In my role as a Canada Research Chair in Medical AI, I think it is important to highlight that there is a potential challenge in that the direction some privacy laws are taking would make this quite challenging. Examining this issue now is timely because of on-going privacy law reform that is starting to happen across the country, with the former Bill C-11 as a concrete example.
Bill C-11 - An Act to enact the Consumer Privacy Protection Act and the Personal Information and Data Protection Tribunal Act and to make related and consequential amendments to other Acts (the “CPPA”) died on the order paper when Parliament was prorogued on August 15, 2021. It does however provide a useful point of reference with respect to the thinking of the federal government on PIPEDA amendments (at the time) to both advance Canada’s innovation agenda, while at the same time maintaining the country’s adequacy designation as against the European data protection laws, now the GDPR.
The CPPA authorizes an organization to disclose de-identified data to the four categories of entities identified in paragraph 39(b) if the disclosure is made for socially-beneficial purposes as set out in paragraph 39(c). The four categories of recipients are:
- a government institution or part of a government institution in Canada,
- a health care institution, post-secondary educational institution or public library in Canada,
- any organization that is mandated, under a federal or provincial law or by contract with a government institution or part of a government institution in Canada, to carry out a socially beneficial purpose,
- any other prescribed entity
“Socially beneficial purposes” are defined in Subsection 39(2) as meaning:
A purpose related to health, the provision or improvement of public amenities or infrastructure, the protection of the environment or any other prescribed purpose.
The CPPA does not provide definitions for the recipients set out in categories (i)-(iii). Nor does it indicate any common criteria that would provide a limitation on what entities could be prescribed pursuant to clause (iv).

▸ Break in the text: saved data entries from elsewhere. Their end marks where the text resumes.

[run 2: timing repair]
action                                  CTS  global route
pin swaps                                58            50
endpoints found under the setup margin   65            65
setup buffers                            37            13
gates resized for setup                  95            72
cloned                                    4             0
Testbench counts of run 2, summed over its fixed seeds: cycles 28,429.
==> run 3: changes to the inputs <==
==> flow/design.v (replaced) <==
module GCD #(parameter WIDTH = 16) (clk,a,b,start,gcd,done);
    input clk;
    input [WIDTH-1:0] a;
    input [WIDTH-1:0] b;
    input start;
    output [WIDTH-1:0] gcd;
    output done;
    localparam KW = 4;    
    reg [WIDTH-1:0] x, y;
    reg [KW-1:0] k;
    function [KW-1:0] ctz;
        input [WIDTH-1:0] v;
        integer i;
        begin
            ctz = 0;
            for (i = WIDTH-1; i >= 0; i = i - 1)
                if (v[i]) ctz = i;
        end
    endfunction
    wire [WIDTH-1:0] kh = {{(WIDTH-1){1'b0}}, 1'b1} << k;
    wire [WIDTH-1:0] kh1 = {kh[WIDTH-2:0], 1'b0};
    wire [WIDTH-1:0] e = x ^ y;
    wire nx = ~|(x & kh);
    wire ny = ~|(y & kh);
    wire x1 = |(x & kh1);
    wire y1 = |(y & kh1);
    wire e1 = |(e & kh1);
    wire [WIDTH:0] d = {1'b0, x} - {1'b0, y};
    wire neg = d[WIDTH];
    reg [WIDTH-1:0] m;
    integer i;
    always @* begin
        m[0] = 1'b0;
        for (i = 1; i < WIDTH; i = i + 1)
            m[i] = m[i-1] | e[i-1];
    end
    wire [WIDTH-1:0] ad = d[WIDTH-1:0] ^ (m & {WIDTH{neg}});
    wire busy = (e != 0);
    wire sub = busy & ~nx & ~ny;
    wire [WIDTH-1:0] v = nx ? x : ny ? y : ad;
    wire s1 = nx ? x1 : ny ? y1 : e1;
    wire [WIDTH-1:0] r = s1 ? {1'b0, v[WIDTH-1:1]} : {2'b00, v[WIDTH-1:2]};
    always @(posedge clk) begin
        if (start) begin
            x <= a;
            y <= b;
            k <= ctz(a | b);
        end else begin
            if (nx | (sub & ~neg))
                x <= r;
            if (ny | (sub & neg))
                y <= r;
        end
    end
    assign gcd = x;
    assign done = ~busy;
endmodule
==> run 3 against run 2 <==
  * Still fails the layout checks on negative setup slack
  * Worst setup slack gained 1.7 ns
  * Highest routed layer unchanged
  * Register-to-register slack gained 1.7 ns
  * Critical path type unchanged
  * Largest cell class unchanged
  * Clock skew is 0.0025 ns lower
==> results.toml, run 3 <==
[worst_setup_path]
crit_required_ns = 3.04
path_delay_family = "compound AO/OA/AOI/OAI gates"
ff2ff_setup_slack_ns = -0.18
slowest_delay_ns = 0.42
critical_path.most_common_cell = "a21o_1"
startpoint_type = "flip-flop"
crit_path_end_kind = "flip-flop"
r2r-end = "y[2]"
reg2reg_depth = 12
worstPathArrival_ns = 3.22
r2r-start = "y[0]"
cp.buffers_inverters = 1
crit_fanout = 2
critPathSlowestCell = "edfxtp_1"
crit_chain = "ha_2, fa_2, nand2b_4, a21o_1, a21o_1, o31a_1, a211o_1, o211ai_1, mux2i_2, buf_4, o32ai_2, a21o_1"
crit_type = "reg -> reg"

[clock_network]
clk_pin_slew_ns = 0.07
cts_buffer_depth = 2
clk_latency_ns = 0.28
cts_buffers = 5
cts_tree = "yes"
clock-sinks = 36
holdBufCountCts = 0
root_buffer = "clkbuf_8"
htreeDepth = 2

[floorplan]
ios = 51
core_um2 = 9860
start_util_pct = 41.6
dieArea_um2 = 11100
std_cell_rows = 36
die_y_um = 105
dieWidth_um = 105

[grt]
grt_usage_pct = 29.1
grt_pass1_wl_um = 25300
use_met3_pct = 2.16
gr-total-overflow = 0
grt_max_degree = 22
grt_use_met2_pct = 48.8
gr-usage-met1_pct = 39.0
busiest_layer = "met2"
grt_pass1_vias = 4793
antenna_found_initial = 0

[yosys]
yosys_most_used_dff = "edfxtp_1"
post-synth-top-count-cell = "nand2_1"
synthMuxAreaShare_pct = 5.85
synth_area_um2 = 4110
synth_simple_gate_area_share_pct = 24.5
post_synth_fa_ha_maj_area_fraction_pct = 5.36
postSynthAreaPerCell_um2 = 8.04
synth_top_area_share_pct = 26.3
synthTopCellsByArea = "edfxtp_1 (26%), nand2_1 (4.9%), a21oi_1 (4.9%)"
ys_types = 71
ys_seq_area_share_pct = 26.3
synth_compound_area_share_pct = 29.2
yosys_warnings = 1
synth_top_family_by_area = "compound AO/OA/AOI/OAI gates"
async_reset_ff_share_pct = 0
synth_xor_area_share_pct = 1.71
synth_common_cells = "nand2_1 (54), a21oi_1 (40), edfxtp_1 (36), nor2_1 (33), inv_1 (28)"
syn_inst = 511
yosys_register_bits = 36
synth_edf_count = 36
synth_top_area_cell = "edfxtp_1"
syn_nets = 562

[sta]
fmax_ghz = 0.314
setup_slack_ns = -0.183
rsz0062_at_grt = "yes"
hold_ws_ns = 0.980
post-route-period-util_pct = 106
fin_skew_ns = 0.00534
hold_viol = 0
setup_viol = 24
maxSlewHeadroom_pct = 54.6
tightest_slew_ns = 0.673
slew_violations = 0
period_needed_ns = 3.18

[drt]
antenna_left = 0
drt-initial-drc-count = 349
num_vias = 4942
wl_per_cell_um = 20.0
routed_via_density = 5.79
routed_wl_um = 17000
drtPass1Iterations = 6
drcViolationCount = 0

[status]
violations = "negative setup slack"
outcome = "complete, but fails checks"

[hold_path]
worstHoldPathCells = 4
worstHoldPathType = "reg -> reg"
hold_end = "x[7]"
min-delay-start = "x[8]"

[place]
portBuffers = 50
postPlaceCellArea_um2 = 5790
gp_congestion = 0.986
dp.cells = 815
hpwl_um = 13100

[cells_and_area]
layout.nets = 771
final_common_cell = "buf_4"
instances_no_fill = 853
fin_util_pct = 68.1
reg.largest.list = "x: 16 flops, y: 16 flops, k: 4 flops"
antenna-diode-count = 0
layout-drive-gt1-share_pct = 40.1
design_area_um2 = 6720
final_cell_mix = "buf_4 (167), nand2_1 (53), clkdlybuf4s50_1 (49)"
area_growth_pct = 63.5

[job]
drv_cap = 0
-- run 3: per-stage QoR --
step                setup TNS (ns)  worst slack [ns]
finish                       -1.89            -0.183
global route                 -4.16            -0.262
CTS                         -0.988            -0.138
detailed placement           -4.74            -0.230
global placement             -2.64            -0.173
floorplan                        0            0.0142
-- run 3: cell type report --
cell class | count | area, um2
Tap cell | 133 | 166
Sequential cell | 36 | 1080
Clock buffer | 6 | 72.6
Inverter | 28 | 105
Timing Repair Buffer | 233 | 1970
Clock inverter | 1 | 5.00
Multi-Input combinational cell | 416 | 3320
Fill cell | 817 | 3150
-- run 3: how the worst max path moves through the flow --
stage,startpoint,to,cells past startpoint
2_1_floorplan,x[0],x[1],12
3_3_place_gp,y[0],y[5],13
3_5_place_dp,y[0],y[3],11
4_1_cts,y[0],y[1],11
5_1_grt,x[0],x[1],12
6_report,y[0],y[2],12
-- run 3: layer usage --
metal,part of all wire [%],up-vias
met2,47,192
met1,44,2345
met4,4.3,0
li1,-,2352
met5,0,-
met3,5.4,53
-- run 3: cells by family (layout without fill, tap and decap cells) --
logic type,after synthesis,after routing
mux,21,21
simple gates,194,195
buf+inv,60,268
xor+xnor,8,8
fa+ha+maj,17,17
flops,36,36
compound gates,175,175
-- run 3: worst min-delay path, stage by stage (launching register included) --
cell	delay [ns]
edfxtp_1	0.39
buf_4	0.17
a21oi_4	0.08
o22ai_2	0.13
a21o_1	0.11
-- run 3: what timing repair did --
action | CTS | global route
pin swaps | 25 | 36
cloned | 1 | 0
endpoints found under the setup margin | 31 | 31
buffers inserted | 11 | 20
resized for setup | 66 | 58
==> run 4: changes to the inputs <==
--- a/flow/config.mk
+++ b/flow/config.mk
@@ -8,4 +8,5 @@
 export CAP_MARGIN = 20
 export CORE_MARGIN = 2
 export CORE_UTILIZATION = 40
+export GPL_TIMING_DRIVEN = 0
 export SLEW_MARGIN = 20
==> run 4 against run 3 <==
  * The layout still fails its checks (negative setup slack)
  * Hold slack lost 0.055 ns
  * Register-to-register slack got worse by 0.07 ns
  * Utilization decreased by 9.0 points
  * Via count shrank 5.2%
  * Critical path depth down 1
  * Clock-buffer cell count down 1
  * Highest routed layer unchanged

The definition of socially-beneficial purposes does allow the disclosure of datasets for purposes related to health, which we assume encompasses developing AIML models by startups and other commercial actors. However, while startups and other commercial actors often make significant socially-beneficial contributions in terms of new treatments and devices, they are not explicitly one of the three types of entities described above, and it is difficult to see how startups, for example, can be read into these categories. It is plausible that startups and other commercial actors could be prescribed by regulation pursuant to paragraph 39(3)(b)(iv). However, the manner in which these prescribed entities would come about is unclear.
Should such narrow provisions make it into the next iteration of the federal private sector privacy law, that would add one more barrier to converting medical innovations into successful products and services in Canada. AIML modeling, growing companies, and competing globally are already challenging and more friction in getting access to data would have a non-trivial impact on the competitiveness of Canadian companies wishing to use Canadian data.
This is one of the barriers I highlighted in my recent op-ed in the Hill Times which focuses on the benefits of commercialization of medical AI research in Canada.
If Canada wishes to derive the many benefits of medical AI innovations, we will need updated privacy laws and regulations that are clear, that do not establish questionable barriers, and that recognize and effectively balance economic as well as other societal interests.